Christmas happened, is happening, depending who you ask and we had the day ensconced in the living room, unwrapping gifts from locales near and far, myself with the added task of police calling the yard of waste generated by unboxing and unwrapping. Even with recycling, you fail to not make a substantive amount of trash but we persist in these rituals as they are older than memory can recall, developed at a time before which writing could chronicle. The weather is cold, it is dark, the spring may not come, I've been stuck in this motherfucking cave for a moon and unless we, as a tribe, make some diversion and spread goodwill then I swear I'm going to jab this antler tipped spear into someone, anyone, maybe even myself. My mind is prone to flights of idiocy, true, but I spend a fair amount of time trying to grind out what appears to be an inherent meaning between myself, the past, ancestors, my children, the stupidly unknowable future. Here is one of the nuggets, a high resolution raven blasted onto a canvas, courtesy of my two oldest. It attains primacy on the cave wall here, with others of its ilk, an important addition to the miracle of birds. Future archaeologists will ponder the meaning of this room of the cave. Did we venerate the birds because we believed them to be deities that would ensure the sun's return? What other evidence in the surrounding sediment layers support this hypothesis? 

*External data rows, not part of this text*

**src/rtl/core/woc_pkg.sv**
```systemverilog
// Shared types, constants and helpers for the word occurrence counter.
package woc_pkg;

    localparam int MAX_PATTERN_DEF = 16;
    localparam int COUNT_BITS_DEF  = 32;
    localparam int CFG_IDX_W       = 2;
    localparam int CFG_DATA_W      = 64;
    localparam int BYTE_W          = 8;
    localparam int LEN_REG_W       = 5;
    localparam int LEN_W           = 8;
    localparam int OUT_COUNT_W     = 32;
    localparam int PAT_REG_BYTES   = 8;

    typedef enum logic [CFG_IDX_W-1:0] {
        CFG_PAT_LO  = 2'd0,
        CFG_PAT_HI  = 2'd1,
        CFG_PAT_LEN = 2'd2,
        CFG_WHOLE   = 2'd3
    } t_cfg_idx;

    // Per-cell status handed back to the top level
    typedef struct packed {
        logic match_ok;
        logic word_char;
    } t_cell_stat;

    // Letters and dash belong to a word
    function automatic logic is_word_char(input logic [BYTE_W-1:0] c);
        return ((c >= 8'h41) && (c <= 8'h5A)) ||
               ((c >= 8'h61) && (c <= 8'h7A)) ||
               (c == 8'h2D);
    endfunction

endpackage

```
**src/rtl/core/woc_cell.sv**
```systemverilog
// One history cell: holds a text byte and checks the byte shifting into it.
module woc_cell (
    input  logic                        i_clk,
    input  logic                        i_rst_n,
    input  logic                        i_shift,
    input  logic                        i_clear,
    input  logic [woc_pkg::BYTE_W-1:0]  i_byte,
    input  logic                        i_valid,
    input  logic [woc_pkg::BYTE_W-1:0]  i_pat_byte,
    input  logic                        i_in_use,
    output logic [woc_pkg::BYTE_W-1:0]  o_byte,
    output logic                        o_valid,
    output woc_pkg::t_cell_stat         o_stat
);

    logic [woc_pkg::BYTE_W-1:0] r_byte;
    logic                       r_valid;

    always_ff @(posedge i_clk) begin
        if (i_shift) begin
            r_byte <= i_clear ? '0 : i_byte;
        end
    end

    always_ff @(posedge i_clk) begin
        if (!i_rst_n) begin
            r_valid <= 1'b0;
        end else if (i_shift) begin
            r_valid <= i_clear ? 1'b0 : i_valid;
        end
    end

    // A cell outside the pattern length never blocks a match
    assign o_stat.match_ok  = !i_in_use || (i_byte == i_pat_byte);
    assign o_stat.word_char = woc_pkg::is_word_char(i_byte);
    assign o_byte           = r_byte;
    assign o_valid          = r_valid;

endmodule

```
**src/rtl/core/word_occurrence_counter.sv**
```systemverilog
// Word occurrence counter: counts a configured byte pattern in a byte stream.
//
// Text bytes enter on the s_axis channel, one byte per item, with tlast on
// the final byte of a text. Every accepted item yields exactly one result
// item on m_axis: tdata carries the running count, tuser flags that this item
// confirmed an occurrence, tlast marks the count that covers the whole text.
// In whole-word mode a match is confirmed by the byte after it, so its count
// shows up on the following item (or on the same item at end of text).
// The result is registered and valid in the cycle after acceptance; throughput
// is one item per cycle while the receiver does not stall. A row of
// MAX_PATTERN+1 cells holds the byte history and compares all positions in parallel,
// so the rate is set by that single compare-and-count path, not by any loop.
// The pattern is written through the cfg port (index 0/1 pattern bytes,
// 2 length, 3 whole-word mode) between items.
// Reset clears history, count and config (length 1, plain mode). When the
// receiver stalls the result is held in the output register and s_axis_tready
// drops until it is taken; an item is still accepted in the cycle the held
// result leaves. After a tlast item all text state returns to zero.
module word_occurrence_counter #(
    parameter int MAX_PATTERN = woc_pkg::MAX_PATTERN_DEF,
    parameter int COUNT_BITS  = woc_pkg::COUNT_BITS_DEF
) (
    input  logic                              i_clk,
    input  logic                              i_rst_n,
    input  logic                              i_cfg_we,
    input  logic [woc_pkg::CFG_IDX_W-1:0]     i_cfg_index,
    input  logic [woc_pkg::CFG_DATA_W-1:0]    i_cfg_wdata,
    input  logic                              s_axis_tvalid,
    output logic                              s_axis_tready,
    input  logic [7:0]                        s_axis_tdata,   // [7:0] text_byte
    input  logic                              s_axis_tlast,   // end_of_text
    output logic                              m_axis_tvalid,
    input  logic                              m_axis_tready,
    output logic [31:0]                       m_axis_tdata,   // [31:0] occurrence_count
    output logic                              m_axis_tuser,   // occurrence_found
    output logic                              m_axis_tlast    // count_final
);

    localparam int NCELL  = MAX_PATTERN + 1;
    localparam int SEL_W  = $clog2(NCELL);
    localparam int PIDX_W = (MAX_PATTERN > 1) ? $clog2(MAX_PATTERN) : 1;
    localparam int BW     = woc_pkg::BYTE_W;
    localparam int LW     = woc_pkg::LEN_W;
    localparam logic [COUNT_BITS-1:0] CNT_MAX = '1;

    // Configuration
    logic [woc_pkg::CFG_DATA_W-1:0] r_pat_lo;
    logic [woc_pkg::CFG_DATA_W-1:0] r_pat_hi;
    logic [woc_pkg::LEN_REG_W-1:0]  r_pat_len;
    logic                           r_whole;

    always_ff @(posedge i_clk) begin
        if (!i_rst_n) begin
            r_pat_lo  <= '0;
            r_pat_hi  <= '0;
            r_pat_len <= woc_pkg::LEN_REG_W'(1);
            r_whole   <= 1'b0;
        end else if (i_cfg_we) begin
            case (woc_pkg::t_cfg_idx'(i_cfg_index))
                woc_pkg::CFG_PAT_LO:  r_pat_lo  <= i_cfg_wdata;
                woc_pkg::CFG_PAT_HI:  r_pat_hi  <= i_cfg_wdata;
                woc_pkg::CFG_PAT_LEN: r_pat_len <= i_cfg_wdata[woc_pkg::LEN_REG_W-1:0];
                woc_pkg::CFG_WHOLE:   r_whole   <= i_cfg_wdata[0];
                default: ;
            endcase
        end
    end

    // Clamp length to 1..MAX_PATTERN
    logic [LW-1:0] len_raw;
    logic [LW-1:0] len_eff;
    logic [LW-1:0] len_m1;

    assign len_raw = LW'(r_pat_len);
    always_comb begin
        if (len_raw == '0) begin
            len_eff = LW'(1);
        end else if (len_raw > LW'(MAX_PATTERN)) begin
            len_eff = LW'(MAX_PATTERN);
        end else begin
            len_eff = len_raw;
        end
    end
    assign len_m1 = len_eff - LW'(1);

    // Pattern bytes; positions past the two registers read as zero
    logic [BW-1:0] pat_bytes [MAX_PATTERN];

    for (genvar j = 0; j < MAX_PATTERN; j++) begin : g_pat
        if (j < woc_pkg::PAT_REG_BYTES) begin : g_lo
            assign pat_bytes[j] = r_pat_lo[j*BW +: BW];
        end else if (j < 2 * woc_pkg::PAT_REG_BYTES) begin : g_hi
            assign pat_bytes[j] = r_pat_hi[(j - woc_pkg::PAT_REG_BYTES)*BW +: BW];
        end else begin : g_zero
            assign pat_bytes[j] = '0;
        end
    end

    // Handshake
    logic r_out_valid;
    logic fire;

    assign s_axis_tready = !r_out_valid || m_axis_tready;
    assign fire          = s_axis_tvalid && s_axis_tready;

    // Cell row: cell k sees the byte that lands at history position k
    logic [BW-1:0]       chain_byte  [NCELL+1];
    logic                chain_valid [NCELL+1];
    woc_pkg::t_cell_stat cell_stat   [NCELL];
    logic [NCELL-1:0]    cell_ok;
    logic [NCELL-1:0]    in_valid;
    logic [NCELL-1:0]    in_word;

    assign chain_byte[0]  = s_axis_tdata;
    assign chain_valid[0] = 1'b1;

    for (genvar k = 0; k < NCELL; k++) begin : g_cell
        logic [LW-1:0] pidx;
        logic [BW-1:0] pat_k;
        logic          in_use;

        assign pidx   = len_m1 - LW'(k);
        assign in_use = (LW'(k) < len_eff);
        if (k < MAX_PATTERN) begin : g_sel
            assign pat_k = pat_bytes[pidx[PIDX_W-1:0]];
        end else begin : g_none
            assign pat_k = '0;
        end

        woc_cell u_cell (
            .i_clk      (i_clk),
            .i_rst_n    (i_rst_n),
            .i_shift    (fire),
            .i_clear    (s_axis_tlast),
            .i_byte     (chain_byte[k]),
            .i_valid    (chain_valid[k]),
            .i_pat_byte (pat_k),
            .i_in_use   (in_use),
            .o_byte     (chain_byte[k+1]),
            .o_valid    (chain_valid[k+1]),
            .o_stat     (cell_stat[k])
        );

        assign cell_ok[k]  = cell_stat[k].match_ok;
        assign in_valid[k] = chain_valid[k];
        assign in_word[k]  = cell_stat[k].word_char;
    end

    // Match and whole-word decisions
    logic                  r_pending;
    logic [COUNT_BITS-1:0] r_count;
    logic                  pend_hit;
    logic                  match;
    logic                  bound_ok;
    logic                  new_hit;
    logic                  n_pending;
    logic [COUNT_BITS:0]   sum;
    logic [COUNT_BITS-1:0] n_count;

    assign pend_hit = r_pending && !in_word[0];
    assign match    = in_valid[len_m1[SEL_W-1:0]] && (&cell_ok);
    assign bound_ok = !in_valid[len_eff[SEL_W-1:0]] || !in_word[len_eff[SEL_W-1:0]];

    always_comb begin
        new_hit   = 1'b0;
        n_pending = 1'b0;
        if (match) begin
            if (!r_whole) begin
                new_hit = 1'b1;
            end else if (bound_ok) begin
                if (s_axis_tlast) begin
                    new_hit = 1'b1;
                end else begin
                    n_pending = 1'b1;
                end
            end
        end
    end

    // Saturating add of up to two confirmations
    assign sum     = {1'b0, r_count} + (COUNT_BITS+1)'(pend_hit) + (COUNT_BITS+1)'(new_hit);
    assign n_count = sum[COUNT_BITS] ? CNT_MAX : sum[COUNT_BITS-1:0];

    logic [woc_pkg::OUT_COUNT_W-1:0] out_count;
    if (COUNT_BITS >= woc_pkg::OUT_COUNT_W) begin : g_cnt_trunc
        assign out_count = n_count[woc_pkg::OUT_COUNT_W-1:0];
    end else begin : g_cnt_ext
        assign out_count = woc_pkg::OUT_COUNT_W'(n_count);
    end

    always_ff @(posedge i_clk) begin
        if (!i_rst_n) begin
            r_pending <= 1'b0;
            r_count   <= '0;
        end else if (fire) begin
            r_pending <= s_axis_tlast ? 1'b0 : n_pending;
            r_count   <= s_axis_tlast ? '0 : n_count;
        end
    end

    // Output register
    logic [woc_pkg::OUT_COUNT_W-1:0] r_out_count;
    logic                            r_out_found;
    logic                            r_out_final;

    always_ff @(posedge i_clk) begin
        if (!i_rst_n) begin
            r_out_valid <= 1'b0;
        end else if (fire) begin
            r_out_valid <= 1'b1;
        end else if (m_axis_tready) begin
            r_out_valid <= 1'b0;
        end
    end

    always_ff @(posedge i_clk) begin
        if (fire) begin
            r_out_count <= out_count;
            r_out_found <= pend_hit || new_hit;
            r_out_final <= s_axis_tlast;
        end
    end

    assign m_axis_tvalid = r_out_valid;
    assign m_axis_tdata  = r_out_count;
    assign m_axis_tuser  = r_out_found;
    assign m_axis_tlast  = r_out_final;

`ifndef SYNTHESIS
    a_clear_on_last: assert property (@(posedge i_clk) disable iff (!i_rst_n)
        fire && s_axis_tlast |=> (r_count == '0) && !r_pending)
        else $error("text state not cleared after last item");

    a_count_monotonic: assert property (@(posedge i_clk) disable iff (!i_rst_n)
        fire && !s_axis_tlast |=> r_count >= $past(r_count))
        else $error("running count decreased inside a text");

    a_result_follows: assert property (@(posedge i_clk) disable iff (!i_rst_n)
        fire |=> r_out_valid)
        else $error("accepted item produced no result");

    a_found_moves_count: assert property (@(posedge i_clk) disable iff (!i_rst_n)
        fire && !s_axis_tlast && !(pend_hit || new_hit) |=> r_count == $past(r_count))
        else $error("count changed without a confirmed occurrence");
`endif

endmodule

```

My special lady got me a horse for Christmas. It's beautiful. I love it. The plan is to take it to work and elevate it for all to see who should come visit my work cave. I've become obsessed by horses, have been for some time now. Just the other day, I sent a text to one of my dearest friends, J, who is herself a horse person, that read "I petted horses yesterday. That was god." The occasion to send such a text was Uly, myself, and A going to a horse farm event for Halloween and I remember the exact horse - a buckskin quarter horse whose name escapes this faulty tub of neurochemicals - and I looked into her eyes, into that strange ungulate space, back down into the history of it, of us conjoined together, our species as rivals, then theirs as food, then their impressment into the service of humans, now, largely, their role as pets and recreation. As I looked into this creature, and into myself, I was stricken by the remembered line from Blood Meridian "and everywhere... horses lay screaming" as the most horrific in a passage rife with violence, human massacre, scalping, evisceration, and unconsented and sometimes necrophilic sodomy.


We went to the arboretum today and I stood in a snowglobe of crystalline shards and columnar light fracturing with the mountains hoving up like sea beasts on the horizon and the diamond particulate fluttering through the air in the cold and the vast mystery of the trees and the unquestioned existence of sprites in the wood albeit in diminished magic due to the nature of their institutionalization and the vermiculite tracings of voles in the snow exposed by wind and melt and the vast clear overhead bell of sky and the pop of snow underfoot. Perfection, save the absence of the two oldest due to positive COVID tests and exposure on their end. What a world.